Some might say geographic information is one of life’s greatest levellers. When it’s used well, GI can effect a truly non-discriminatory approach to analysis – something that’s as rare and as valuable today as hen’s teeth.
Throughout history, maps have been a trustworthy resource for making facts easier to understand. However, as the Geospatial Commission1 sets out its stall, we should remember that the way we use our skills, knowledge, and professional expertise comes with great responsibilities.
For example, by the time you read this it will be common knowledge that London’s bid to become the world’s first National Park City2 has been successful. Great news! From 2019, London’s ward teams will be helping residents and visitors to benefit even more from the capital’s outdoor heritage and, not surprisingly, success will hinge on using ‘a beautiful map’, plus plenty of interconnected data of course. (Cartographically, beauty is usually in the eye of the compass, but that’s another debate.)

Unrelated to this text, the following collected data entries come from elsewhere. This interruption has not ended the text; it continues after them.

**src/rtl/serializer_mod.sv**
```systemverilog
// Parallel-to-serial converter: sends the upper <len> bits of a word MSB-first,
// one bit per clock, with a per-bit valid; back-to-back words run gap-free.
module serializer_mod #(
    parameter  int DATA_W  = 16,
    parameter  int MIN_MOD = 3,
    localparam int MOD_W   = $clog2(DATA_W)
) (
    input  logic              clk_i,
    input  logic              srst_n_i,
    input  logic [DATA_W-1:0] data_i,
    input  logic [MOD_W-1:0]  data_mod_i,
    input  logic              data_val_i,
    output logic              ser_data_o,
    output logic              ser_data_val_o,
    output logic              busy_o
);

    localparam logic [MOD_W-1:0] MIN_MOD_C = MOD_W'(MIN_MOD);
    localparam logic [MOD_W:0]   FULL_LEN  = (MOD_W+1)'(DATA_W);
    localparam logic [MOD_W:0]   ONE       = (MOD_W+1)'(1);

    typedef enum logic {
        IDLE,
        SHIFT
    } state_t;

    state_t            state_q, state_n;
    logic [DATA_W-1:0] shreg_q, shreg_n;
    logic [MOD_W:0]    cnt_q,   cnt_n;
    logic              bit_q,   bit_n;
    logic              val_q,   val_n;

    logic [MOD_W:0]    len_in;
    logic              mod_legal;
    logic              last_bit;
    logic              take;

    assign len_in    = (data_mod_i == '0) ? FULL_LEN : {1'b0, data_mod_i};
    assign mod_legal = (data_mod_i == '0) || (data_mod_i >= MIN_MOD_C);
    // cnt_q counts bits still to present, including the one on the output now
    assign last_bit  = (state_q == SHIFT) && (cnt_q == ONE);
    assign take      = data_val_i && mod_legal && ((state_q == IDLE) || last_bit);

    always_ff @(posedge clk_i) begin
        if (!srst_n_i) begin
            state_q <= IDLE;
            shreg_q <= '0;
            cnt_q   <= '0;
            bit_q   <= 1'b0;
            val_q   <= 1'b0;
        end else begin
            state_q <= state_n;
            shreg_q <= shreg_n;
            cnt_q   <= cnt_n;
            bit_q   <= bit_n;
            val_q   <= val_n;
        end
    end

    always_comb begin
        state_n = state_q;
        shreg_n = shreg_q;
        cnt_n   = cnt_q;
        bit_n   = 1'b0;
        val_n   = 1'b0;

        if (take) begin
            // first bit goes straight to the output register; the rest wait in shreg
            state_n = SHIFT;
            shreg_n = {data_i[DATA_W-2:0], 1'b0};
            cnt_n   = len_in;
            bit_n   = data_i[DATA_W-1];
            val_n   = 1'b1;
        end else begin
            case (state_q)
                IDLE: begin
                    state_n = IDLE;
                end
                SHIFT: begin
                    if (cnt_q != '0) begin
                        cnt_n = cnt_q - ONE;
                    end
                    if (last_bit || cnt_q == '0) begin
                        state_n = IDLE;
                    end else begin
                        bit_n   = shreg_q[DATA_W-1];
                        val_n   = 1'b1;
                        shreg_n = {shreg_q[DATA_W-2:0], 1'b0};
                    end
                end
                default: begin
                    state_n = IDLE;
                end
            endcase
        end
    end

    assign ser_data_o     = bit_q;
    assign ser_data_val_o = val_q;
    assign busy_o         = val_q;

endmodule
```
### src/rtl/multicycle_control.sv
// multicycle_control: main control FSM for a multicycle MIPS-style datapath.
// Ports: clock/reset (sync, active-high); Opcode/Funct from the IR;
//   datapath strobes and mux selects, ALUOpOut, State_out (state code), Illegal pulse.
// All outputs are registered alongside the state, so they are glitch-free and
// always correspond to the state currently reported on State_out.
module multicycle_control #(
  parameter int unsigned MEM_WAIT = 2  // memory read wait cycles, 0..15
) (
  input  logic       clock,
  input  logic       reset,
  input  logic [5:0] Opcode,
  input  logic [5:0] Funct,
  output logic       PCWriteCond,
  output logic       PCWrite,
  output logic       IorD,
  output logic       MemReadWrite,
  output logic       MemtoReg,
  output logic       IRWrite,
  output logic       AluSrcA,
  output logic       RegWrite,
  output logic       RegDst,
  output logic [1:0] PCSource,
  output logic [1:0] AluSrcB,
  output logic [2:0] ALUOpOut,
  output logic [3:0] State_out,
  output logic       Illegal
);

  typedef enum logic [3:0] {
    S_FETCH     = 4'd0,
    S_DECODE    = 4'd1,
    S_MEM_ADDR  = 4'd2,
    S_MEM_READ  = 4'd3,
    S_LW_WB     = 4'd4,
    S_MEM_WRITE = 4'd5,
    S_R_EXEC    = 4'd6,
    S_R_WB      = 4'd7,
    S_BRANCH    = 4'd8,
    S_JUMP      = 4'd9,
    S_ILLEGAL   = 4'd10
  } state_t;

  localparam logic [2:0] ALU_LOAD = 3'd0;
  localparam logic [2:0] ALU_ADD  = 3'd1;
  localparam logic [2:0] ALU_SUB  = 3'd2;
  localparam logic [2:0] ALU_AND  = 3'd3;
  localparam logic [2:0] ALU_XOR  = 3'd6;

  localparam logic [5:0] OP_RTYPE = 6'h00;
  localparam logic [5:0] OP_LW    = 6'h23;
  localparam logic [5:0] OP_SW    = 6'h2B;
  localparam logic [5:0] OP_BEQ   = 6'h04;
  localparam logic [5:0] OP_J     = 6'h02;

  // Count value on the last cycle of FETCH / MEM_READ.
  localparam logic [3:0] WAIT_LAST = 4'(MEM_WAIT);

  typedef struct packed {
    logic       pc_write_cond;
    logic       pc_write;
    logic       i_or_d;
    logic       mem_rd_wr;
    logic       mem_to_reg;
    logic       ir_write;
    logic       alu_src_a;
    logic       reg_write;
    logic       reg_dst;
    logic [1:0] pc_source;
    logic [1:0] alu_src_b;
    logic [2:0] alu_op;
    logic       illegal;
  } ctl_t;

  state_t     state_q, state_d;
  logic [3:0] cnt_q, cnt_d;
  logic [2:0] alu_hold_q, alu_hold_d;
  ctl_t       ctl_q, ctl_d;

  // Unsupported Funct codes map to LOAD so a bad R-type drives no ALU op.
  function automatic logic [2:0] funct_alu(input logic [5:0] f);
    case (f)
      6'h20:   return ALU_ADD;
      6'h22:   return ALU_SUB;
      6'h24:   return ALU_AND;
      6'h26:   return ALU_XOR;
      default: return ALU_LOAD;
    endcase
  endfunction

  function automatic logic funct_ok(input logic [5:0] f);
    return (f == 6'h20) || (f == 6'h22) || (f == 6'h24) || (f == 6'h26);
  endfunction

  // Output decode for a given state; last flags the final FETCH cycle.
  function automatic ctl_t state_ctl(input state_t st, input logic last,
                                     input logic [2:0] r_alu);
    ctl_t c;
    c = '0;
    case (st)
      S_FETCH: begin
        c.alu_src_b = 2'b01;
        c.alu_op    = ALU_ADD;
        c.ir_write  = last;
        c.pc_write  = last;
      end
      S_DECODE: begin
        c.alu_src_b = 2'b11;
        c.alu_op    = ALU_ADD;
      end
      S_MEM_ADDR: begin
        c.alu_src_a = 1'b1;
        c.alu_src_b = 2'b10;
        c.alu_op    = ALU_ADD;
      end
      S_MEM_READ: c.i_or_d = 1'b1;
      S_LW_WB: begin
        c.mem_to_reg = 1'b1;
        c.reg_write  = 1'b1;
      end
      S_MEM_WRITE: begin
        c.i_or_d    = 1'b1;
        c.mem_rd_wr = 1'b1;
      end
      S_R_EXEC: begin
        c.alu_src_a = 1'b1;
        c.alu_op    = r_alu;
      end
      S_R_WB: begin
        c.reg_dst   = 1'b1;
        c.reg_write = 1'b1;
        c.alu_src_a = 1'b1;
        c.alu_op    = r_alu;
      end
      S_BRANCH: begin
        c.alu_src_a     = 1'b1;
        c.alu_op        = ALU_SUB;
        c.pc_write_cond = 1'b1;
        c.pc_source     = 2'b01;
      end
      S_JUMP: begin
        c.pc_write  = 1'b1;
        c.pc_source = 2'b10;
      end
      S_ILLEGAL: c.illegal = 1'b1;
      default: c = '0;
    endcase
    return c;
  endfunction

  always_comb begin
    state_d    = state_q;
    cnt_d      = cnt_q;
    alu_hold_d = alu_hold_q;
    case (state_q)
      S_FETCH: begin
        if (cnt_q == WAIT_LAST) state_d = S_DECODE;
        else                    cnt_d   = cnt_q + 4'd1;
      end
      S_DECODE: begin
        case (Opcode)
          OP_RTYPE:      state_d = S_R_EXEC;
          OP_LW, OP_SW:  state_d = S_MEM_ADDR;
          OP_BEQ:        state_d = S_BRANCH;
          OP_J:          state_d = S_JUMP;
          default:       state_d = S_ILLEGAL;
        endcase
      end
      S_MEM_ADDR: begin
        if (Opcode == OP_LW) begin
          state_d = S_MEM_READ;
          cnt_d   = 4'd0;
        end else begin
          state_d = S_MEM_WRITE;
        end
      end
      S_MEM_READ: begin
        if (cnt_q == WAIT_LAST) state_d = S_LW_WB;
        else                    cnt_d   = cnt_q + 4'd1;
      end
      S_R_EXEC: begin
        if (funct_ok(Funct)) begin
          state_d    = S_R_WB;
          alu_hold_d = funct_alu(Funct);  // frozen for R_WB
        end else begin
          state_d = S_ILLEGAL;
        end
      end
      default: begin
        // Single-cycle states and unused codes 11..15 all return to FETCH.
        state_d = S_FETCH;
        cnt_d   = 4'd0;
      end
    endcase

    // R_EXEC shows the ALU op of the current Funct; R_WB uses the held copy.
    ctl_d = state_ctl(state_d, cnt_d == WAIT_LAST,
                      (state_d == S_R_EXEC) ? funct_alu(Funct) : alu_hold_d);
  end

  always_ff @(posedge clock) begin
    if (reset) begin
      state_q    <= S_FETCH;
      cnt_q      <= 4'd0;
      alu_hold_q <= ALU_LOAD;
      // First FETCH cycle after reset never strobes PC/IR, even with MEM_WAIT=0.
      ctl_q      <= state_ctl(S_FETCH, 1'b0, ALU_LOAD);
    end else begin
      state_q    <= state_d;
      cnt_q      <= cnt_d;
      alu_hold_q <= alu_hold_d;
      ctl_q      <= ctl_d;
    end
  end

  assign PCWriteCond  = ctl_q.pc_write_cond;
  assign PCWrite      = ctl_q.pc_write;
  assign IorD         = ctl_q.i_or_d;
  assign MemReadWrite = ctl_q.mem_rd_wr;
  assign MemtoReg     = ctl_q.mem_to_reg;
  assign IRWrite      = ctl_q.ir_write;
  assign AluSrcA      = ctl_q.alu_src_a;
  assign RegWrite     = ctl_q.reg_write;
  assign RegDst       = ctl_q.reg_dst;
  assign PCSource     = ctl_q.pc_source;
  assign AluSrcB      = ctl_q.alu_src_b;
  assign ALUOpOut     = ctl_q.alu_op;
  assign State_out    = state_q;
  assign Illegal      = ctl_q.illegal;

endmodule
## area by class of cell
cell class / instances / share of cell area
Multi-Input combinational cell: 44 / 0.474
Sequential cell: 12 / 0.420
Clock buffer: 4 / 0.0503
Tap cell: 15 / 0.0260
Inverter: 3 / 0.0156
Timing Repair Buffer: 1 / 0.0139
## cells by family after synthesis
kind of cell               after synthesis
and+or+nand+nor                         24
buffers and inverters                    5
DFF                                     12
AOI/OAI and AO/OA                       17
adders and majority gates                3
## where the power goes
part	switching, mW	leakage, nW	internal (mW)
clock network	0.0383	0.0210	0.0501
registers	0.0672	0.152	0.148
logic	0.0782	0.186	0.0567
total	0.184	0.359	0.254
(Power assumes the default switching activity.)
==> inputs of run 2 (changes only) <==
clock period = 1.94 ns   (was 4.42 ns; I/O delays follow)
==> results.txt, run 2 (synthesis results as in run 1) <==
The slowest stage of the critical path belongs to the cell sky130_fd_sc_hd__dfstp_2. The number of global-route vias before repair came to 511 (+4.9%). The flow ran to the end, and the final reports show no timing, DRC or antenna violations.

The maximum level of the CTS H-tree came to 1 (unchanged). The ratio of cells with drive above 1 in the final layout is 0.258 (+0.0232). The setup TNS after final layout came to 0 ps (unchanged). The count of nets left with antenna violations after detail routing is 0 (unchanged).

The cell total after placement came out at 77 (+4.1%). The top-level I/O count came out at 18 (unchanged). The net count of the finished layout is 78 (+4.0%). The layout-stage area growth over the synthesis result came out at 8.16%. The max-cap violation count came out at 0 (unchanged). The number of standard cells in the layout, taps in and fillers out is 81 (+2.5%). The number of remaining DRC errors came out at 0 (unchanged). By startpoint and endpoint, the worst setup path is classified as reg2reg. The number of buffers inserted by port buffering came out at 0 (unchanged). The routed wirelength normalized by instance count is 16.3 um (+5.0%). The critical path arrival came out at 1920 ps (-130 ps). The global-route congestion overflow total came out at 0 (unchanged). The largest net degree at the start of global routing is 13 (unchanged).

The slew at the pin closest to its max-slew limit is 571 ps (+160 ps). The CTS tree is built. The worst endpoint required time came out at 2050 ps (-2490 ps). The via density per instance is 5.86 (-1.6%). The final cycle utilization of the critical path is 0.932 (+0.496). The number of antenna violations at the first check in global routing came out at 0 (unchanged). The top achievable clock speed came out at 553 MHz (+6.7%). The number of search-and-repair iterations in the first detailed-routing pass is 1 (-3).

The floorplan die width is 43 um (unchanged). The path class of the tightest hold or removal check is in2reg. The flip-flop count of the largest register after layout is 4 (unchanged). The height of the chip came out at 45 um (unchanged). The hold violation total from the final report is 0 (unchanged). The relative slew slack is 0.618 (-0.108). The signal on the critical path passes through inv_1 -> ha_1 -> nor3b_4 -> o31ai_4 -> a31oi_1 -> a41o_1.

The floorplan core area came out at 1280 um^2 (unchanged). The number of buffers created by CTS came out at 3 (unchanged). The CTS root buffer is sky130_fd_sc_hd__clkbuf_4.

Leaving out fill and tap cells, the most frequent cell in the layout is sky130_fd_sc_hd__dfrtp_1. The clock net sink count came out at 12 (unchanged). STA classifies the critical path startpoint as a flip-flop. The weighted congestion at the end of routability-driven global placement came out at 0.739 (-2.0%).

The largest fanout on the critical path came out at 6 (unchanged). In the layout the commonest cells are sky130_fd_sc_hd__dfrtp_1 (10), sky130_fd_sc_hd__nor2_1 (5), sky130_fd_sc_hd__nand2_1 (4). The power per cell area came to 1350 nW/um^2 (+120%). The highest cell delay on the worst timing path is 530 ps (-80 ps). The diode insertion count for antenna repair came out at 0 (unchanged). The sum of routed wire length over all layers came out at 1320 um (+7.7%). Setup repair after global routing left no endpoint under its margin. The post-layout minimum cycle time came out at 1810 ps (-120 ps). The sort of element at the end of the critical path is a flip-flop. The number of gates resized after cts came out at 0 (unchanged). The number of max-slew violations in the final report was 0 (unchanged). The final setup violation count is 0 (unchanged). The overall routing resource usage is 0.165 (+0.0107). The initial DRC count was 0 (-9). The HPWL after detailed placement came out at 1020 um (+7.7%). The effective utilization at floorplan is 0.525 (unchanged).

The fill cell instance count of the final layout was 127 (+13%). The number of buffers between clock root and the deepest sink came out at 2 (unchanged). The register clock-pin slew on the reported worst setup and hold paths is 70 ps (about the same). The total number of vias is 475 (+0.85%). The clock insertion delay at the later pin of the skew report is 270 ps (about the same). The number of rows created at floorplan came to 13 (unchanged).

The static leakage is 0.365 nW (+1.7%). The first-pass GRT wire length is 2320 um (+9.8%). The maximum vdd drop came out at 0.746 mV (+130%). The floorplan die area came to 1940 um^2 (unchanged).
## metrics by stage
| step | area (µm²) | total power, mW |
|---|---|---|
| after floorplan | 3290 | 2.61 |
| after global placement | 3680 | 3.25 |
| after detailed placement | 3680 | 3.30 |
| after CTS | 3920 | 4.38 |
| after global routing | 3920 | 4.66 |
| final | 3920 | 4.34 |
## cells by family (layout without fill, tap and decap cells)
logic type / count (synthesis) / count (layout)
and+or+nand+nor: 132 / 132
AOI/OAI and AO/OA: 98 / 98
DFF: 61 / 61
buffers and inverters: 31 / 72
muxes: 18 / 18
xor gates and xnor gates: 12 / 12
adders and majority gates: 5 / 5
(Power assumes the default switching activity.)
==> config.mk <==
export PLATFORM = sky130hd
export DESIGN_NAME = regfile_wb_arbiter
export DESIGN_NICKNAME = d
export VERILOG_FILES = /design/src/rtl/regfile_wb_arbiter_pkg.sv /design/src/rtl/wb_fifo.sv /design/src/rtl/regfile_wb_arbiter.sv
export VERILOG_INCLUDE_DIRS = /design/src /design/src/rtl
export SDC_FILE = /design/constraint.sdc
export NUM_CORES = 1
export LEC_CHECK = 0
export BUFFER_PORTS_ARGS = -buffer_cell sky130_fd_sc_hd__buf_2
export CAP_MARGIN = 20
export CORE_ASPECT_RATIO = 2
export CORE_MARGIN = 2
export CORE_UTILIZATION = 55
export CTS_CLUSTER_SIZE = 14
export DETAILED_ROUTE_END_ITERATION = 7
export GPL_TIMING_DRIVEN = 0
export HOLD_SLACK_MARGIN = 0.08
export PLACE_DENSITY = 0.8
export REMOVE_ABC_BUFFERS = 1
export SETUP_SLACK_MARGIN = 0.1
export SLEW_MARGIN = 30
export SYNTH_ARGS = -nofsm -noshare
export SYNTH_HDL_FRONTEND = slang
export SYNTH_SLANG_ARGS = --single-unit
==> constraint.sdc <==
create_clock -name clk -period 3.52 [get_ports clk]
set_input_delay 0.528 -clock clk [delete_from_list [all_inputs] [get_ports clk]]
set_output_delay 0.528 -clock clk [all_outputs]
set_load 0.05 [all_outputs]
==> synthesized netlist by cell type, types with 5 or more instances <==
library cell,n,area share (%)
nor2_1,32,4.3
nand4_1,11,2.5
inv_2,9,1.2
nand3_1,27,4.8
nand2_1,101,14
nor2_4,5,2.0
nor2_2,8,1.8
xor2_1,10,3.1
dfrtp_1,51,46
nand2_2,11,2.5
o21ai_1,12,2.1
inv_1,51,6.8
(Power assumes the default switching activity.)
<file path="src/rtl/dmem_arb_pkg.sv">
// Shared types and constants for the data-memory arbiter.
// No logic of its own; widths here bound the legal read latency range (1..4).
// No flow control of its own; the arbiter consumes these definitions.
package dmem_arb_pkg;

  typedef enum logic {
    IDLE    = 1'b0,
    RD_WAIT = 1'b1
  } state_e;

  // Access size codes carried on the dqm lines
  localparam logic [1:0] DQM_BYTE = 2'b00;
  localparam logic [1:0] DQM_HALF = 2'b01;
  localparam logic [1:0] DQM_WORD = 2'b10;

  // Requester identities, also the encoding of grant_id
  localparam logic PORT_CORE = 1'b0;
  localparam logic PORT_DMA  = 1'b1;

  // lat_cnt holds RD_LAT-1 at most, RD_LAT <= 4
  localparam int LAT_W = 2;

  // Non-address part of a memory command, muxed as one bundle
  typedef struct packed {
    logic        we;
    logic [31:0] wdata;
    logic [1:0]  dqm;
  } mem_cmd_t;

endpackage

</file>
<file path="src/rtl/dmem_arbiter_rr_arb2.sv">
// rr_arb2: two-way pick between requesters, one-hot grant.
// Latency: purely combinational.
// Backpressure: none here; the caller gates the grant with its own accept window.
module rr_arb2 (
  input  logic       valid0,
  input  logic       valid1,
  input  logic       last_grant,
  input  logic       prio_fixed,
  output logic [1:0] grant
);

  // On contention: fixed mode always picks port 0, otherwise the port not served last
  always_comb begin
    grant = 2'b00;
    if (valid0 && valid1) begin
      grant = (prio_fixed || last_grant) ? 2'b01 : 2'b10;
    end else if (valid0) begin
      grant = 2'b01;
    end else if (valid1) begin
      grant = 2'b10;
    end
  end

endmodule

</file>
<file path="src/rtl/dmem_arbiter.sv">
// dmem_arbiter: shares one data-memory port between the core (port 0) and loader/DMA (port 1).
// Latency: memory command is combinational in the accept cycle; read data returns RD_LAT cycles later.
// Backpressure: the losing port, and both ports while a multi-cycle read is outstanding, see req_ready=0.
module dmem_arbiter
  import dmem_arb_pkg::*;
#(
  parameter int AW      = 32,
  parameter int RD_LAT  = 1,
  parameter int PRIO_M0 = 0
) (
  input  logic          clk,
  input  logic          rst,
  input  logic          m0_req_valid,
  output logic          m0_req_ready,
  input  logic          m0_we,
  input  logic [AW-1:0] m0_addr,
  input  logic [31:0]   m0_wdata,
  input  logic [1:0]    m0_dqm,
  output logic          m0_rsp_valid,
  output logic [31:0]   m0_rdata,
  input  logic          m1_req_valid,
  output logic          m1_req_ready,
  input  logic          m1_we,
  input  logic [AW-1:0] m1_addr,
  input  logic [31:0]   m1_wdata,
  input  logic [1:0]    m1_dqm,
  output logic          m1_rsp_valid,
  output logic [31:0]   m1_rdata,
  output logic [AW-1:0] mem_addr,
  output logic          mem_we,
  output logic [31:0]   mem_wdata,
  output logic [1:0]    mem_dqm,
  input  logic [31:0]   mem_rdata,
  output logic          grant_id
);

  localparam logic [LAT_W-1:0] LAT_INIT   = LAT_W'(RD_LAT - 1);
  localparam logic             PRIO_FIXED = (PRIO_M0 != 0);

  state_e           state_q, state_d;
  logic [LAT_W-1:0] lat_cnt_q, lat_cnt_d;
  logic             last_grant_q, last_grant_d;
  logic             rsp_owner_q, rsp_owner_d;
  logic             rsp_pend_q, rsp_pend_d;

  logic [1:0] grant;
  logic       accept_en, win0, win1, accept, win_id, rsp_fire;
  mem_cmd_t   cmd0, cmd1, cmd_win;

  rr_arb2 u_rr_arb2 (
    .valid0    (m0_req_valid),
    .valid1    (m1_req_valid),
    .last_grant(last_grant_q),
    .prio_fixed(PRIO_FIXED),
    .grant     (grant)
  );

  // Accept window: IDLE and out of reset, so nothing leaks out while rst is held low
  assign accept_en = (state_q == IDLE) && rst;
  assign win0      = accept_en && grant[0];
  assign win1      = accept_en && grant[1];
  assign accept    = win0 || win1;
  assign win_id    = win1;

  // A pending read returns once the latency counter has run down
  assign rsp_fire  = rsp_pend_q && (lat_cnt_q == '0);

  assign cmd0 = '{we: m0_we, wdata: m0_wdata, dqm: m0_dqm};
  assign cmd1 = '{we: m1_we, wdata: m1_wdata, dqm: m1_dqm};

  // Memory command follows the winner in the accept cycle only, zero otherwise
  always_comb begin
    cmd_win  = '0;
    mem_addr = '0;
    if (win0) begin
      cmd_win  = cmd0;
      mem_addr = m0_addr;
    end else if (win1) begin
      cmd_win  = cmd1;
      mem_addr = m1_addr;
    end
  end

  assign mem_we    = cmd_win.we;
  assign mem_wdata = cmd_win.wdata;
  assign mem_dqm   = cmd_win.dqm;

  assign m0_req_ready = win0;
  assign m1_req_ready = win1;

  // Response is steered by the registered owner, so a new accept in the same cycle cannot redirect it
  assign m0_rsp_valid = rsp_fire && (rsp_owner_q == PORT_CORE);
  assign m1_rsp_valid = rsp_fire && (rsp_owner_q == PORT_DMA);
  assign m0_rdata     = m0_rsp_valid ? mem_rdata : '0;
  assign m1_rdata     = m1_rsp_valid ? mem_rdata : '0;

  // New winner when accepting; the reader keeps ownership while its data is in flight
  assign grant_id = accept ? win_id : ((state_q == RD_WAIT) ? rsp_owner_q : 1'b0);

  // Next state: record the accept, arm the latency counter for reads, count it down in RD_WAIT
  always_comb begin
    state_d      = state_q;
    lat_cnt_d    = lat_cnt_q;
    last_grant_d = last_grant_q;
    rsp_owner_d  = rsp_owner_q;
    rsp_pend_d   = rsp_pend_q;
    if (rsp_fire) begin
      rsp_pend_d = 1'b0;
    end
    case (state_q)
      IDLE: begin
        if (accept) begin
          last_grant_d = win_id;
          if (!cmd_win.we) begin
            rsp_pend_d  = 1'b1;
            rsp_owner_d = win_id;
            lat_cnt_d   = LAT_INIT;
            state_d     = (RD_LAT == 1) ? IDLE : RD_WAIT;
          end
        end
      end
      RD_WAIT: begin
        lat_cnt_d = lat_cnt_q - 1'b1;
        if (lat_cnt_q == LAT_W'(1)) begin
          state_d = IDLE;
        end
      end
      default: state_d = IDLE;
    endcase
  end

  // State registers; reset drops any read in flight
  always_ff @(posedge clk or negedge rst) begin
    if (!rst) begin
      state_q      <= IDLE;
      lat_cnt_q    <= '0;
      last_grant_q <= PORT_DMA;
      rsp_owner_q  <= PORT_CORE;
      rsp_pend_q   <= 1'b0;
    end else begin
      state_q      <= state_d;
      lat_cnt_q    <= lat_cnt_d;
      last_grant_q <= last_grant_d;
      rsp_owner_q  <= rsp_owner_d;
      rsp_pend_q   <= rsp_pend_d;
    end
  end

endmodule

</file>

This is a great initiative. It deserves to be a success. But the capital’s ambition highlights a thorny issue, and it’s one that the AGI is keen to help address.
You see, the National Park City initiative is a great example of Smart City thinking in practice – maximising the value of data and making it more widely available – but it is restricted to London’s city limits. We’ll be able to ask questions like, “if there are 3,000 parks to visit, which one is nearest?” “I don’t know the area, so where can I swim outdoors, climb a hill, or pitch a tent for the weekend?” But how about asking, “ – and what are the answers to these questions elsewhere in the nation?”
The oft-quoted statistics are that, in 1800, only three per cent of the world’s population lived in built up areas; by 1900, almost 14 per cent were urbanites; and by 2030, 60 per cent of the planet’s population will probably be living an urban life – or so says the UN, a reliable source of projections if ever there was one. But if we try the same stats from a different perspective – in 1800, 97 per cent lived in rural areas; in 1900, 85 per cent were rural dwellers; and by 2030, 40 per cent still won’t be living within a city’s limits – then we see a much bigger picture.
The UK is also a nation of hamlets, villages, and rural enterprise. Maps for public consumption are just one aspect of our work but insightful, targeted interventions that will improve the quality of life for everyone are our aim.
Benefits for all
As the Commission takes shape, we hope an invigorated focus will result in ALL citizens benefiting from better use and adoption of government’s location data: discovering best practice in pockets across the UK, and deploying those insights to resolve other, greater issues, much further afield.
Policy makers can make great progress through insightful interpretation of intrinsically linked spatial issues, it’s true, and the lives we live may be as diverse as the unique places in which we live them. But we all deserve the same improvements in our quality of life, which is why we try to promote the benefits of using geographic information to everyone, everywhere.